A common theme not only in software but other industries: Beware of people selling you advice. They are the ones who will breed dogmatic illogical cargo-cults of people whose only rebuttal when questioned is some variant of "because someone who sold me this book that claims it'll make my code better said so", and that can't be a good thing in general.
but we assume that Martin doesn't literally mean that every function in our entire application must be four lines long or less.
Unfortunately I have worked (and fortunately, briefly!) with codebases like that --- not surprisingly, in Java. In addition to the complexity of whatever the code is doing, smashing things into tiny pieces also adds its own complexity. The fact that a short function is "easily understandable" on its own, which is what a lot of proponents of this dogma argue, is useless for understanding the functioning of the whole. The latter is far more important when debugging.
Function length is ultimately meaningless. I'd rather have a 5000-line function that reads top-to-bottom, than 1000 5-line functions if it means I don't have to jump around several-dozen-level-deep callstacks and try to keep track of 30+ character long identifiers to understand how the thing works.
Have you worked with 5000 line functions? Just trying to set breakpoints in them at meaningful points is a nightmare.
Give me 1000 5-line functions any day - providing of course they have sensible names (and ideally don't cause unexpected side-effects etc., though when a function is 5-lines long, that's fairly easy to spot; in a 5000-line function, fuhgeddaboudit. My personal guideline is "it should fit on a screen" (at a window/font size you'd normally edit code at - it doesn't vary that much from dev to dev.)
> and ideally don't cause unexpected side-effects etc., though when a function is 5-lines long, that's fairly easy to spot
Not easy to spot side effects if the 5 line function calls 999 other 5 line functions, which you have to do if you replace 1 function with 1000 functions. When people start to arbitrarily break up tightly coupled implementations into tiny functions you will get a much worse mess than if they just kept it as big as it was when they developed it.

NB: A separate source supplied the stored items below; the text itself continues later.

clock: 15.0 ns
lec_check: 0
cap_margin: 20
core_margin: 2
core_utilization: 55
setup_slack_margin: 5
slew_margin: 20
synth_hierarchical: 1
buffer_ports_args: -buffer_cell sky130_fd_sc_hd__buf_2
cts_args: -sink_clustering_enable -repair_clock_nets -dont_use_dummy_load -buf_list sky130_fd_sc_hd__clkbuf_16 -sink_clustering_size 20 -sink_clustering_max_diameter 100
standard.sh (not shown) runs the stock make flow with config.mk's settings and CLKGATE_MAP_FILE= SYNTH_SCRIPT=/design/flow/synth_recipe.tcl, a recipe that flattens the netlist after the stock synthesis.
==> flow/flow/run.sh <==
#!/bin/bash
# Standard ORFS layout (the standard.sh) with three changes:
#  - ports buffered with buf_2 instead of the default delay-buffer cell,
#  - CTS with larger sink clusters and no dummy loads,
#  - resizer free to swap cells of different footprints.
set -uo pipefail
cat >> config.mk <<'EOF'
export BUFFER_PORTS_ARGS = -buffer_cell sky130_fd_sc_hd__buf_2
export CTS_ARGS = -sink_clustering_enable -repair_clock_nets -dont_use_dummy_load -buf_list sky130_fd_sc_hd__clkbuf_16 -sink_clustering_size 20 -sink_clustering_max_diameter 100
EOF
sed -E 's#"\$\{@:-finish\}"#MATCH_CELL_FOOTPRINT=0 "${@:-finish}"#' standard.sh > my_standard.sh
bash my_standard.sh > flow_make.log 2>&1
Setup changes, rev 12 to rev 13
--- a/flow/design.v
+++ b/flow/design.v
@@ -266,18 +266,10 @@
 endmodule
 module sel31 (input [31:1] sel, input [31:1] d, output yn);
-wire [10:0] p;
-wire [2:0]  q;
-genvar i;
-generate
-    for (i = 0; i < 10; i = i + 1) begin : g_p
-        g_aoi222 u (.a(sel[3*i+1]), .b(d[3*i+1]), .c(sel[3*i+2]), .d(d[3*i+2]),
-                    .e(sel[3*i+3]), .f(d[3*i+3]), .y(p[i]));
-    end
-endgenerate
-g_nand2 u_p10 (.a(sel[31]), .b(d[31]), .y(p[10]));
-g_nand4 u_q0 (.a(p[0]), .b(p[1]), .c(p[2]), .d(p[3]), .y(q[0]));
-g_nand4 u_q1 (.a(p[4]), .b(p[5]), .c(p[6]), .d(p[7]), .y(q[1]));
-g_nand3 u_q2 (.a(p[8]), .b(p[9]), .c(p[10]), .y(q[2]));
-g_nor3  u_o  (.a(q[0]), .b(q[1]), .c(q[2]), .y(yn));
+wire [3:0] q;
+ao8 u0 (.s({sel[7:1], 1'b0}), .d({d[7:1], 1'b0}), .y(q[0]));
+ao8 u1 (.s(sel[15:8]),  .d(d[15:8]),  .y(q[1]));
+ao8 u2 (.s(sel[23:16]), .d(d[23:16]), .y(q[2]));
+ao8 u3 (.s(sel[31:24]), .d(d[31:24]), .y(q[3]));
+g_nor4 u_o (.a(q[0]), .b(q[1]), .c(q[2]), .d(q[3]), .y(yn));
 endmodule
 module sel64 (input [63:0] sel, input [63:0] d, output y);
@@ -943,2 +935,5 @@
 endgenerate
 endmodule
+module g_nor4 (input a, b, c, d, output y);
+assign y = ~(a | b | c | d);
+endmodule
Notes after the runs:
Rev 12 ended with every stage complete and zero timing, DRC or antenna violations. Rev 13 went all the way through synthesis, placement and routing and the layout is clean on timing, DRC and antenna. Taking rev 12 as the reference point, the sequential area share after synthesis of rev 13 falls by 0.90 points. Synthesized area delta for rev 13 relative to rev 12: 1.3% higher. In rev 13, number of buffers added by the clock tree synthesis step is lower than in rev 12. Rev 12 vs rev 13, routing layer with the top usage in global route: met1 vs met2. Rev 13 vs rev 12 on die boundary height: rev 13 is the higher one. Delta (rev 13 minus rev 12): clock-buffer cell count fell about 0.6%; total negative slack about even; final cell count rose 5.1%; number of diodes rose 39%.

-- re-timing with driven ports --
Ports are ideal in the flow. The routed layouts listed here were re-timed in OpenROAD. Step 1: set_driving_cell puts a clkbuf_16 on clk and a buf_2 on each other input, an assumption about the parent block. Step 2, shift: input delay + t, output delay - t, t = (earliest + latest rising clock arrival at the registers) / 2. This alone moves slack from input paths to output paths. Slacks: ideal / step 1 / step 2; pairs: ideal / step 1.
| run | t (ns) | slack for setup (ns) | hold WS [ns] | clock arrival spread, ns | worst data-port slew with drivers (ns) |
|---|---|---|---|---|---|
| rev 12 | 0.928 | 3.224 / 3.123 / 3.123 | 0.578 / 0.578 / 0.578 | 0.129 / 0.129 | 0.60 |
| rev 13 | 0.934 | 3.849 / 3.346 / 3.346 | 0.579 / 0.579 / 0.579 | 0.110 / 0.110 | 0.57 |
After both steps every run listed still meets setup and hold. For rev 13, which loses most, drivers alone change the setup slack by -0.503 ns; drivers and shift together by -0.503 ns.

Small functions are great, but forcing people to write small functions is not great. They are two different things.
Yes I have, and some even approaching 10kl. It's actually easier when you only have one "dimension" to worry about, and can simply scroll up and down instead of having to jump around between functions, or worse, files.
That said, a lot of these huge functions were basically for implementing defined step-by-step processes, and comments delineated the sections as well as loop and condition ends.
I have, at two different companies, in fact, and 1000-line chubbers at a couple of others. The 5000 line functions weren't great, but they weren't that bad because the code was pretty straightforward, doing one thing after another top to bottom.
Over time they all got gradually broken down into smaller functions/methods.
(Disclaimer: I was not the original author of any of these.)
Hyperbole aside what can actually be said doesn't make great bumper sticker advice: functions shouldn't be too long because that's hard to understand, but they shouldn't be too short either because that's also hard to understand. I think a decent rule of thumb is if it doesn't fit on your screen it might be too long.
I have. It was mostly a big switch statement, and individual bodies could be read in sequence. It was easy to work with and you could read it by scrolling, instead of jumping around a file.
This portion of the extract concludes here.